Records shown:
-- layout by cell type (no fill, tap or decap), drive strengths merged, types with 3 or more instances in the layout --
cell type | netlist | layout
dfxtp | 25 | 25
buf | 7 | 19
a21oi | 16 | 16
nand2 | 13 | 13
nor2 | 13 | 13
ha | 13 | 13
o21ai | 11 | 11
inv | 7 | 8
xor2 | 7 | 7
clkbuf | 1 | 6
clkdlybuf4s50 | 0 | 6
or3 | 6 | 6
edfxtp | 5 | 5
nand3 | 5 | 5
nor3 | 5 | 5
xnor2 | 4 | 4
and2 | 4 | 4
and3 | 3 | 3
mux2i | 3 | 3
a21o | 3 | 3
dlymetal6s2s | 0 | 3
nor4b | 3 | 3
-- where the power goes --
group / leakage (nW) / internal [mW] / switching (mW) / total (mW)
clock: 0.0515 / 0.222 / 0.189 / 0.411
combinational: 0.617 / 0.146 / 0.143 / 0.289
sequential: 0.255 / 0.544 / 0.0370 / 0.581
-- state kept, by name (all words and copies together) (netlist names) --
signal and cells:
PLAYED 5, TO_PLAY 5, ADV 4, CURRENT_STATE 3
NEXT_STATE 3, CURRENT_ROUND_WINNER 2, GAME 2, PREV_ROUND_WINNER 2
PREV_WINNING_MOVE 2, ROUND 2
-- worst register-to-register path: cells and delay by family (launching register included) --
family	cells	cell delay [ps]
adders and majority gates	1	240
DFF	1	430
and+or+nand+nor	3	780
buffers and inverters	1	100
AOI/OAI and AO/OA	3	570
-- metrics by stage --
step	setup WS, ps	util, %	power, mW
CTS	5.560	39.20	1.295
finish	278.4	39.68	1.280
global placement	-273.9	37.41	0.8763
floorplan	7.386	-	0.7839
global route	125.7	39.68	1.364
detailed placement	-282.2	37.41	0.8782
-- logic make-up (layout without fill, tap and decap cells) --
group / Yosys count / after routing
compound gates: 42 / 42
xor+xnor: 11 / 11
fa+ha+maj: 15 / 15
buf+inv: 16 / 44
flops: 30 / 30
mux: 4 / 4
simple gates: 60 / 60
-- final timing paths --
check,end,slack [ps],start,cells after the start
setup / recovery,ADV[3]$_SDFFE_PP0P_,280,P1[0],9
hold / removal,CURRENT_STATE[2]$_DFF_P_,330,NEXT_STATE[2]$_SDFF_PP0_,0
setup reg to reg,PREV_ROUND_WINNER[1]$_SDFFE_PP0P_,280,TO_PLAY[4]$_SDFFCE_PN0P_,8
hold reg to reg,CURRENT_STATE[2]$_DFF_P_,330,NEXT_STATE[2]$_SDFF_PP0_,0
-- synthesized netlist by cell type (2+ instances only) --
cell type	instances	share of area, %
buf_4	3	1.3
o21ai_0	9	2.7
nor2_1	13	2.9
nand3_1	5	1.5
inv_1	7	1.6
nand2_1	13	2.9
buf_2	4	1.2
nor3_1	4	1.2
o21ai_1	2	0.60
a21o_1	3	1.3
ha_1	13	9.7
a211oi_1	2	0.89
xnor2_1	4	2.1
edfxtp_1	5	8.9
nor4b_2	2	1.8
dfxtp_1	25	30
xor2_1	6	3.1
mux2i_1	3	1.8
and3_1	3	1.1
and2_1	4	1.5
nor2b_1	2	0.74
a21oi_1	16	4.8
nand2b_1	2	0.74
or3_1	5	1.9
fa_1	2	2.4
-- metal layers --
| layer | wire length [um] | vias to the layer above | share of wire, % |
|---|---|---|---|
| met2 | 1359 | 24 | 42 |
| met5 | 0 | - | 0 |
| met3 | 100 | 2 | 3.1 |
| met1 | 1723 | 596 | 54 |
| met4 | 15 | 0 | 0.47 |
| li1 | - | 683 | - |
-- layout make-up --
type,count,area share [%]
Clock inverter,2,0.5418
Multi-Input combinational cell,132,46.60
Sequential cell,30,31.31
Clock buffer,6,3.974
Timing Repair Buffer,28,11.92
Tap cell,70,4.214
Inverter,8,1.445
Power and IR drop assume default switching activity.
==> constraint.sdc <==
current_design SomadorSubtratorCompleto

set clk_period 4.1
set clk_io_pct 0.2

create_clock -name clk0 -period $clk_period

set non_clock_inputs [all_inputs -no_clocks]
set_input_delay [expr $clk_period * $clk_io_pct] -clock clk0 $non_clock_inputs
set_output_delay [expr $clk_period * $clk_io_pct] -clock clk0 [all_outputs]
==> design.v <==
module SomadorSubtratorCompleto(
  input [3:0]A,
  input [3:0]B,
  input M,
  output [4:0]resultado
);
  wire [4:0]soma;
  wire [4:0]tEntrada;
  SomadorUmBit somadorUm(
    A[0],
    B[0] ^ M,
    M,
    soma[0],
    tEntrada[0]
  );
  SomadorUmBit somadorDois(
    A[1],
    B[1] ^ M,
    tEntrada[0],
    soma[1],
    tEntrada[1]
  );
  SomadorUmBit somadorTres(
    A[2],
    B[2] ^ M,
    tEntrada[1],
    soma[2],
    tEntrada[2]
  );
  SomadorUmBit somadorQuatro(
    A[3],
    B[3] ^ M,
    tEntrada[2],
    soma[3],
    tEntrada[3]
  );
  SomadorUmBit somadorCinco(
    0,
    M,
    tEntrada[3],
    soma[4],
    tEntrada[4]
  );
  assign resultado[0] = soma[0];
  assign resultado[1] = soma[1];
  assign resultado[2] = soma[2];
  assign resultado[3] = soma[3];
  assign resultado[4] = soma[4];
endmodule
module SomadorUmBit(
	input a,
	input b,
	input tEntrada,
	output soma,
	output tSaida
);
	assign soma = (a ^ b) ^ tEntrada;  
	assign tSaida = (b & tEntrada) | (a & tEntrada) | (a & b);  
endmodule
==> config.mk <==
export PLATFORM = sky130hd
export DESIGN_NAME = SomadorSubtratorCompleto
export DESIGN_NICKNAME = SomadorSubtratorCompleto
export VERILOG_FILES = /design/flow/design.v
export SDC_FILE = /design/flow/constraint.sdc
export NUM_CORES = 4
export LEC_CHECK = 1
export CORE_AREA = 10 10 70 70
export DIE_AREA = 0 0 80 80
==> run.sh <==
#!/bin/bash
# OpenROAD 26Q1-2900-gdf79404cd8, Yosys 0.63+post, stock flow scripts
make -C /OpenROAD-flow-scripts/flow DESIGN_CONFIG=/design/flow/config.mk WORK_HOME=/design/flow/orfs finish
* * *
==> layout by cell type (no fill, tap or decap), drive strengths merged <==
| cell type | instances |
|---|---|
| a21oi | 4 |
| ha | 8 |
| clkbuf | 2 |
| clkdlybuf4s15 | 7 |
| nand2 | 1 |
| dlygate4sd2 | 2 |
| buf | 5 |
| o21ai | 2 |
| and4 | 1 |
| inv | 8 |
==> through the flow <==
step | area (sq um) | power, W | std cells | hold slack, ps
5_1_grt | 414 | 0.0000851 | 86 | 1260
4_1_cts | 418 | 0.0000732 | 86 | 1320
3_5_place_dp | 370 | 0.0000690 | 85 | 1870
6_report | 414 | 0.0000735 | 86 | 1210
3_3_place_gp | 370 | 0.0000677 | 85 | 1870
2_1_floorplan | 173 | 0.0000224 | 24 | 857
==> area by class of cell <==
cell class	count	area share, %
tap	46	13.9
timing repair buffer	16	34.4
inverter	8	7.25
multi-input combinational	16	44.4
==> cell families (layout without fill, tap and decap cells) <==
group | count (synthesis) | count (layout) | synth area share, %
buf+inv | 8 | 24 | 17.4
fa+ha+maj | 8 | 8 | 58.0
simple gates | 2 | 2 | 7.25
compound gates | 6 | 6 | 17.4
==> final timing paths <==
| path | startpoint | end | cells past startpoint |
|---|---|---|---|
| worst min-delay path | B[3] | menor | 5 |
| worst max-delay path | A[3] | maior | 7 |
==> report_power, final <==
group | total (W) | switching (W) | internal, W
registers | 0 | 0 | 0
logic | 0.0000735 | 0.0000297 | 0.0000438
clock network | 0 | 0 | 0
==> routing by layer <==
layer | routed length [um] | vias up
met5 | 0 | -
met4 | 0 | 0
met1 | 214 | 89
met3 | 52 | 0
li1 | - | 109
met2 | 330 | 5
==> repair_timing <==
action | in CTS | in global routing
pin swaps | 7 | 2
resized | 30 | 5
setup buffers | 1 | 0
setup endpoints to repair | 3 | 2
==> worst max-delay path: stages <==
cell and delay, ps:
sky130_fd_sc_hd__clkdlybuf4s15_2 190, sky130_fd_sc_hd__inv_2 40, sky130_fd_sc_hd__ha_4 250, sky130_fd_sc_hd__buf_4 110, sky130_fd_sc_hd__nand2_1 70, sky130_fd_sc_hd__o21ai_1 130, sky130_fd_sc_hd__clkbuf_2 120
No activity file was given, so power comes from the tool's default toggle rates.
==
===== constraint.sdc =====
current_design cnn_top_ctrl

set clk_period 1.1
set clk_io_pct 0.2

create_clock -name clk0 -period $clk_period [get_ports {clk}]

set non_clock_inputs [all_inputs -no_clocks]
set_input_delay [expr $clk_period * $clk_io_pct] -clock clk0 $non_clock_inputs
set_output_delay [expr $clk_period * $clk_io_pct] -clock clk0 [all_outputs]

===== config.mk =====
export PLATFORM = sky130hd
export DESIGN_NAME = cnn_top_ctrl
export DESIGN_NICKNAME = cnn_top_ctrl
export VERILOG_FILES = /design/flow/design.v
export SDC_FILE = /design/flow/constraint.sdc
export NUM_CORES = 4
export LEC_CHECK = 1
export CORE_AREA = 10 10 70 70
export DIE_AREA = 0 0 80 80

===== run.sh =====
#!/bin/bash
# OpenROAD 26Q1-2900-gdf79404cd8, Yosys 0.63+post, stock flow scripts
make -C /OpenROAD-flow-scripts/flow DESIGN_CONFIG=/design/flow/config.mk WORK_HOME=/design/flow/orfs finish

What is required:
In the listing, how many lines hold "routing"? Answer with a bare number.

Reply:
3